Reflections on writing an intellectual essay

Hello friendly people! Sorry I haven’t posted in so long. For me the big news is my intellectual-type essay came out at the Los Angeles Review of Books. It’s about how I think the relationship between the elite class and a love of classical literature has been a bit overstated. But more broadly it’s about the meaning and purpose of the classics.

For years I used to be very impressed by all these New York Review of Books style essays. They seemed very learned, as if the author had done reams of research before writing them. Then I started reading collections of criticism, and I realized something. Every author has their go-to reference points that they’re going to return to again and again. Samuel Delany is always going to mention Barthes, for instance. People aren’t doing research to write these essays: they’re just generally well-read people who are able to come up with a bunch of supporting facts and quotes out of their own reading.

With that as a model, I decided to write my own intellectual essay without doing any specific research (I was also worried about accidentally plagiarizing someone). You’ll notice my essay doesn’t have direct quotes–that’s because I didn’t even go back and check my references. One book I cited in there, The Chosen, I read when I was a sophomore in college. Almost sixteen years ago. Haven’t read it since. But I’m pretty sure it says what I said it says.

I also realized that the whole form as a whole is intellectually bankrupt. To prove any assertion when it comes to literature is utterly beyond the abilities, or even the intelligence, of most literary critics. Like, I’ve been reading Kant’s Critique of Pure Reason, and the man takes such care to define exactly what he means by each term. He is so careful to draw a distinction between “sensibility” (the means by which we gain impressions of appearances) and “understanding” (the means by which we produce cognitions about those impressions) and “reason” (the means by which we produce…well I’m not going to pretend I understand Kant well enough to explain it to you). Anyway, the point is he is VERY specific.

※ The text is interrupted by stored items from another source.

<file path="config.mk">
export PLATFORM = sky130hd
export DESIGN_NAME = cfp_top
export DESIGN_NICKNAME = d
export VERILOG_FILES = /design/src/shared/cfp_pkg.sv /design/src/logic/cfp_chan_guard.sv /design/src/logic/cfp_top.sv
export SDC_FILE = /design/constraint.sdc
export NUM_CORES = 1
export LEC_CHECK = 0
export BUFFER_PORTS_ARGS = -buffer_cell sky130_fd_sc_hd__buf_2
export CORE_MARGIN = 8
export CORE_UTILIZATION = 48
export DETAILED_ROUTE_END_ITERATION = 6
export PLACE_DENSITY = 0.79
export SLEW_MARGIN = 5
export SYNTH_ARGS = -nofsm -noshare
export SYNTH_HDL_FRONTEND = slang
export SYNTH_SLANG_ARGS = --single-unit
export TNS_END_PERCENT = 1
</file>
<file path="constraint.sdc">
create_clock -name aclk -period 1.9 [get_ports aclk]
set_input_delay 0.095 -clock aclk [delete_from_list [all_inputs] [get_ports aclk]]
set_output_delay 0.095 -clock aclk [all_outputs]
set_load 0.1 [all_outputs]
</file>
==> src/rtl/sticky_flag_bank.sv <==
// Bank of sticky event flags, set by pulses and cleared on request
`timescale 1ns/1ps
module sticky_flag_bank
    import status_irq_pkg::*;
#(
    parameter int WIDTH = 16
) (
    // Clock and reset
    input  wire logic      clk,
    input  wire logic      rst_n,
    // Flag traffic
    flag_bank_if.owner     bank
);

    logic [WIDTH-1:0] flags_q;
    logic [WIDTH-1:0] flags_d;

    // One flag per bit; a set arriving with a clear survives
    genvar i;
    generate
        for (i = 0; i < WIDTH; i++) begin : gFlag
            assign flags_d[i] = bank.setPulse[i] |
                                (flags_q[i] & ~bank.clearReq[i]);
        end
    endgenerate

    // Flags start cleared
    always_ff @(posedge clk) begin
        if (!rst_n) begin
            flags_q <= REG_RESET[WIDTH-1:0];
        end else begin
            flags_q <= flags_d;
        end
    end

    assign bank.flags = flags_q;

endmodule

==> src/rtl/local_ready_watchdog.sv <==
// Counts local clock periods while an access waits for local ready
`timescale 1ns/1ps
module local_ready_watchdog
    import status_irq_pkg::*;
(
    // Clock and reset
    input  wire logic   clk,
    input  wire logic   rst_n,
    // Local access monitoring
    input  wire logic   enable,
    input  wire logic   accessStart,
    input  wire logic   localBusClock,
    input  wire logic   localReady_n,
    // Result
    output logic        timeoutPulse
);

    watchdog_state_e       state_q;
    watchdog_state_e       state_d;
    logic [LOCAL_BUS_CLOCK_CNT_W-1:0] periods_q;
    logic [LOCAL_BUS_CLOCK_CNT_W-1:0] periods_d;
    logic                  lclkPrev_q;
    logic                  timeout_q;
    logic                  timeout_d;
    wire                   lclkRise = localBusClock & ~lclkPrev_q;
    wire                   limitHit = (periods_q ==
                                       LOCAL_BUS_CLOCK_CNT_W'(LOCAL_READY_LIMIT - 1));

    // Wait state counts local clock edges until ready or the limit
    always_comb begin
        state_d   = state_q;
        periods_d = periods_q;
        timeout_d = 1'b0;
        case (state_q)
            WD_IDLE: begin
                if (enable && accessStart) begin
                    state_d   = WD_WAIT;
                    periods_d = '0;
                end
            end
            WD_WAIT: begin
                if (!enable || !localReady_n) begin
                    state_d = WD_IDLE;
                end else if (lclkRise) begin
                    if (limitHit) begin
                        state_d   = WD_IDLE;
                        timeout_d = 1'b1;
                    end else begin
                        periods_d = periods_q + 1'b1;
                    end
                end
            end
            default: begin
                state_d = WD_IDLE;
            end
        endcase
    end

    // Short state registers; the pulse is one cycle wide
    always_ff @(posedge clk) begin
        if (!rst_n) begin
            state_q    <= WD_IDLE;
            periods_q  <= '0;
            lclkPrev_q <= 1'b0;
            timeout_q  <= 1'b0;
        end else begin
            state_q    <= state_d;
            periods_q  <= periods_d;
            lclkPrev_q <= localBusClock;
            timeout_q  <= timeout_d;
        end
    end

    assign timeoutPulse = timeout_q;

endmodule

You can’t be that specific in a literary essay. Thus, it’s very difficult to even say anything in a clear manner. For instance, in my essay, what does it mean to say “a classical education”. Do I mean just the Greek and Latin classics? Which ones? Do I mean a knowledge of Greek and Latin itself? When I say ‘elites’ what do I mean? When I say ‘valued’ or ‘paid attention to’, what do I mean? It’s more or less impossible to be rigorous in any essay that speaks of what a group of people in the past thought or believed.

Given that, I didn’t pay a lot of attention to constructing an iron-clad argument. I just figured I could throw out a lot of disparate reference points, raise a few questions, and call it a day! To my mind, that’s a lot more intellectually honest than pretending to some kind of comprehensiveness that’s not really possible.

I had a lot of fun doing this. It’s probably some of the most fun I’ve ever had in writing. I have LOTS of thoughts about literature and culture, and mostly nobody cares about them. However this one time I did find the time and the venue where I could make some hay, and for that I’m grateful.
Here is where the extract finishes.